IT-map: an Effective Nonlinear Dimensionality Reduction Method for Interactive Clustering

In our previous works (1, 2), we have shown its potential in cluster analysis. Combinations of the IT structure with the Semi-Supervised learning concept (3), Rodriguez and Laio's "Decision Graph" (4), and Frey and Dueck's "Affinity Propagation" (AP) (5), have resulted in effective cluster analysis methods. For example, based on the IT structure, the application scope of AP was extended from spherical to nonspherical cluster detection (2). In this paper, we will show another potential of the IT structure: nonlinear dimensionality reduction, for which an effective combination is made with the "isometric mapping" (Isomap) proposed by Tenenbaum et al (6). Isomap is a simple and effective dimensionality reduction method which extends the application scope of multidimensional scaling (MDS) from linear to nonlinear structure.
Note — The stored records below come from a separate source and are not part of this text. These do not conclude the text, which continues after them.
Context: an optimization exercise on an open-source flow, tuned for a short achievable clock period and few clock cycles. The choices shown serve that exercise and are no tape-out recipe. The RTL of this run was laid out without a check of its function. Power figures rest on the tool's default switching activity, not on a simulated workload.

<file path="flow/design.v">
module mips(input         clk, reset,
            output [31:0] pc,
            input  [31:0] instr,
            output        memwrite,
            output [31:0] memaddr,
            output [31:0] memwritedata,
            input  [31:0] memreaddata);
  reg [31:0] pc_f;
  reg [31:0] pc_o;                           
  reg        v_d;
  reg [31:0] ir_d, pcp4_d;
  reg [31:0] a_e, t_e, b_e, tgt_e;
  reg        fa_m_e, fa_r_e;                   
  reg        ft_m_e, ft_r_e;                   
  reg        fb_m_e, fb_r_e;                   
  reg        s_add_e, s_sub_e, s_and_e, s_or_e, s_slt_e;
  reg        we_e, mw_e, ld_e, cbeq_e;
  reg [4:0]  rd_e;
  reg [31:0] alu_m, wd_m, maddr_m;
  reg        el_e;                           
  reg        we_m, mw_m, ld_m;
  reg        redir;                          
  reg [31:0] tgt_m;
  reg [4:0]  rd_m;
  reg [31:0] res_w;
  reg        we_w;
  reg [4:0]  rd_w;
  reg [31:0] rf [1:31];
  localparam NB = 8;
  reg [NB-1:0] bv;
  reg [29:0]   btag [0:NB-1];
  reg [31:0]   btgt [0:NB-1];
  reg [31:0]   bword [0:NB-1];
  reg [2:0]    bptr;
  reg          pred_d, jpre_d;
  reg          wdl_e;                        
  reg [2:0]    pidx_d;
  reg [31:0]   pword_d;
  assign pc = pc_o;
  wire [31:0] pcp4_f = pc_f + 32'd4;
  reg  [NB-1:0] bhit;
  reg  [31:0]   phit_tgt, phit_word;
  reg  [2:0]    phit_idx;
  integer k;
  always @(*) begin
    phit_tgt = 32'h0; phit_word = 32'h0; phit_idx = 3'd0;
    for (k = 0; k < NB; k = k + 1) begin
      bhit[k] = bv[k] & (btag[k] == pc_f[31:2]);
      phit_tgt  = phit_tgt  | ({32{bhit[k]}} & btgt[k]);
      phit_word = phit_word | ({32{bhit[k]}} & bword[k]);
      phit_idx  = phit_idx  | ({3{bhit[k]}} & k[2:0]);
    end
  end
  wire pred_f = |bhit;
  wire jpre_f = (instr[31:26] == 6'b000010) & ~pred_f;
  wire [31:0] jtgt_f = {pcp4_f[31:28], instr[25:0], 2'b00};
  wire [5:0] op = ir_d[31:26];
  wire [5:0] fn = ir_d[5:0];
  wire [4:0] rs = ir_d[25:21];
  wire [4:0] rt = ir_d[20:16];
  wire [4:0] rdf = ir_d[15:11];
  wire is_r    = (op == 6'b000000);
  wire is_lw   = (op == 6'b100011);
  wire is_sw   = (op == 6'b101011);
  wire is_beq  = (op == 6'b000100);
  wire is_addi = (op == 6'b001000) | (op == 6'b001001);
  wire is_ori  = (op == 6'b001101);
  wire is_lui  = (op == 6'b001111);
  wire is_j    = (op == 6'b000010);
  wire f_add = is_r & (fn[5:1] == 5'b10000);
  wire f_sub = is_r & (fn[5:1] == 5'b10001);
  wire f_and = is_r & (fn == 6'b100100);
  wire f_or  = is_r & (fn == 6'b100101);
  wire f_slt = is_r & (fn == 6'b101010);
  wire ubeq = is_beq & (rs == rt);             
  wire cbeq = is_beq & (rs != rt);             
  wire use_rs = is_r | is_lw | is_sw | cbeq | is_addi | is_ori | is_lui;
  wire use_rt = is_r | is_sw | cbeq;
  wire use_imm = is_lw | is_sw | is_addi | is_ori | is_lui;
  wire [4:0] dst = is_r ? rdf : rt;
  wire writes = (is_r | is_lw | is_addi | is_ori | is_lui) & (dst != 5'd0);
  wire [31:0] sext = {{16{ir_d[15]}}, ir_d[15:0]};
  wire [31:0] imm_d = is_lui ? {ir_d[15:0], 16'h0} :
                      is_ori ? {16'h0, ir_d[15:0]} : sext;
  wire [31:0] btgt_d = pcp4_d + {sext[29:0], 2'b00};
  wire [31:0] jtgt_d = {pcp4_d[31:28], ir_d[25:0], 2'b00};
  wire [31:0] rf_rs = (rs == 5'd0) ? 32'h0 : (we_w & (rd_w == rs)) ? res_w : rf[rs];
  wire [31:0] rf_rt = (rt == 5'd0) ? 32'h0 : (we_w & (rd_w == rt)) ? res_w : rf[rt];
  wire rs_e = we_e & (rd_e == rs);
  wire rs_m = we_m & (rd_m == rs);
  wire rt_e = we_e & (rd_e == rt);
  wire rt_m = we_m & (rd_m == rt);
  wire [31:0] res_m = ld_m ? memreaddata : alu_m;
  wire [31:0] v_rs = rs_m ? res_m : rf_rs;
  wire [31:0] v_rt = rt_m ? res_m : rf_rt;
  wire wdl = is_sw & ld_e & rt_e;              
  wire memop_e = ld_e | mw_e;
  wire el = is_lw & (rs == 5'd0) & ~memop_e;
  wire stall_h = v_d & ld_e & ((use_rs & rs_e) | (use_rt & ~is_sw & rt_e));
  wire [31:0] fa = ({32{fa_m_e}} & alu_m) | ({32{fa_r_e}} & a_e);
  wire [31:0] ft = ({32{ft_m_e}} & alu_m) | ({32{ft_r_e}} & t_e);
  wire [31:0] fb = ({32{fb_m_e}} & alu_m) | ({32{fb_r_e}} & b_e);
  wire [31:0] sum, diff;
  ksadd add_u (.a(fa), .b(fb),  .cin(1'b0), .y(sum));
  ksadd sub_u (.a(fa), .b(~fb), .cin(1'b1), .y(diff));
  wire [31:0] alu  = ({32{el_e}} & memreaddata) | ({32{s_add_e}} & sum) | ({32{s_sub_e}} & diff) |
                     ({32{s_and_e}} & (fa & fb)) | ({32{s_or_e}} & (fa | fb)) |
                     {31'h0, s_slt_e & diff[31]};
  wire taken_e = cbeq_e & (fa == ft);
  wire uncond = is_j | ubeq;
  wire pred_ok = pred_d & (ir_d == pword_d);
  wire id_redirect = v_d & (pred_d ? ~pred_ok : (uncond & ~jpre_d));
  wire btb_wr = v_d & uncond & ~pred_ok & ~jpre_d;
  wire stall = stall_h & ~redir;
  wire flush_d = redir | id_redirect;          
  wire bubble_e = redir | stall_h | ~v_d;      
  assign memaddr = maddr_m;
  assign memwritedata = wd_m;
  assign memwrite = mw_m;
  always @(posedge clk or posedge reset)
    if (reset) begin
      pc_f <= 32'h0;
      v_d <= 1'b0;
      bv <= {NB{1'b0}};
      bptr <= 3'd0;
      we_e <= 1'b0; mw_e <= 1'b0; ld_e <= 1'b0; cbeq_e <= 1'b0; el_e <= 1'b0;
      we_m <= 1'b0; redir <= 1'b0;
      we_w <= 1'b0;
    end else begin
      if (redir)            pc_f <= tgt_m;
      else if (stall)       pc_f <= pc_f;
      else if (id_redirect) pc_f <= ~uncond ? pcp4_d : is_j ? jtgt_d : btgt_d;
      else if (pred_f)      pc_f <= phit_tgt;
      else if (jpre_f)      pc_f <= jtgt_f;
      else                  pc_f <= pcp4_f;
      if (btb_wr) begin
        bv[pred_d ? pidx_d : bptr] <= 1'b1;
        if (!pred_d) bptr <= bptr + 3'd1;
      end
      if (flush_d)    v_d <= 1'b0;
      else if (!stall) v_d <= 1'b1;
      we_e   <= ~bubble_e & writes;
      mw_e   <= ~bubble_e & is_sw;
      ld_e   <= ~bubble_e & is_lw & ~el;
      el_e   <= ~bubble_e & el;
      cbeq_e <= ~bubble_e & cbeq;
      we_m <= we_e & ~redir;
      redir <= taken_e & ~redir;
      we_w <= we_m;
    end
  always @(posedge clk) begin
    if (reset) begin
      pc_o <= 32'h0;
      mw_m <= 1'b0;
    end else begin
      if (redir)            pc_o <= tgt_m;
      else if (stall)       pc_o <= pc_f;
      else if (id_redirect) pc_o <= ~uncond ? pcp4_d : is_j ? jtgt_d : btgt_d;
      else if (pred_f)      pc_o <= phit_tgt;
      else if (jpre_f)      pc_o <= jtgt_f;
      else                  pc_o <= pcp4_f;
      mw_m <= mw_e & ~redir;
    end
    if (!stall_h) begin
      ir_d   <= instr;
      pcp4_d <= pcp4_f;
      pred_d <= pred_f;
      jpre_d <= jpre_f;
      pidx_d <= phit_idx;
      pword_d <= phit_word;
    end
    if (btb_wr) begin
      btag[pred_d ? pidx_d : bptr]  <= pcp4_d[31:2] - 30'd1;
      btgt[pred_d ? pidx_d : bptr]  <= is_j ? jtgt_d : btgt_d;
      bword[pred_d ? pidx_d : bptr] <= ir_d;
    end
    a_e   <= v_rs;
    t_e   <= v_rt;
    b_e   <= use_imm ? imm_d : v_rt;
    tgt_e <= btgt_d;
    wdl_e <= wdl;
    rd_e  <= dst;
    fa_m_e <= rs_e;
    fa_r_e <= ~rs_e;
    ft_m_e <= rt_e;
    ft_r_e <= ~rt_e;
    fb_m_e <= ~use_imm & rt_e;
    fb_r_e <= use_imm | ~rt_e;
    s_add_e <= f_add | (is_lw & ~el) | is_sw | is_addi | is_lui;
    s_sub_e <= f_sub;
    s_and_e <= f_and;
    s_or_e  <= f_or | is_ori;
    s_slt_e <= f_slt;
    alu_m <= alu;
    tgt_m <= tgt_e;
    maddr_m <= (~bubble_e & el) ? sext : sum;
    wd_m  <= wdl_e ? memreaddata : ft;
    ld_m  <= ld_e;
    rd_m  <= rd_e;
    res_w <= res_m;
    rd_w  <= rd_m;
    if (we_w) rf[rd_w] <= res_w;
  end
endmodule
module ksadd(input  [31:0] a, b,
             input         cin,
             output [31:0] y);
  wire [31:0] p0 = a ^ b;
  wire [31:0] g0 = (a & b) | {31'h0, p0[0] & cin};
  wire [31:0] g1, p1, g2, p2, g3, p3, g4, p4, g5, p5;
  assign g1 = g0 | (p0 & {g0[30:0], 1'b0});
  assign p1 = p0 & {p0[30:0], 1'b0};
  assign g2 = g1 | (p1 & {g1[29:0], 2'b0});
  assign p2 = p1 & {p1[29:0], 2'b0};
  assign g3 = g2 | (p2 & {g2[27:0], 4'b0});
  assign p3 = p2 & {p2[27:0], 4'b0};
  assign g4 = g3 | (p3 & {g3[23:0], 8'b0});
  assign p4 = p3 & {p3[23:0], 8'b0};
  assign g5 = g4 | (p4 & {g4[15:0], 16'b0});
  assign y = p0 ^ {g5[30:0], cin};
endmodule
</file>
It contains three steps: first construct the K-nearest-neighborhood (KNN) graph, then compute the graph distances (the shortest path distances in the neighborhood graph) and lastly compute the low-dimensional embedding by classical MDS. In effect, the constructed KNN graph for data points is unfolded in the low-dimensional Euclidean space, which is effective especially for preserving in the embedding the topology relationship of data points on manifolds. The crux of the success for Isomap is that it takes as the input for classical MDS the graph distances, instead of the straight-line Euclidian ones, for all pairs of data points.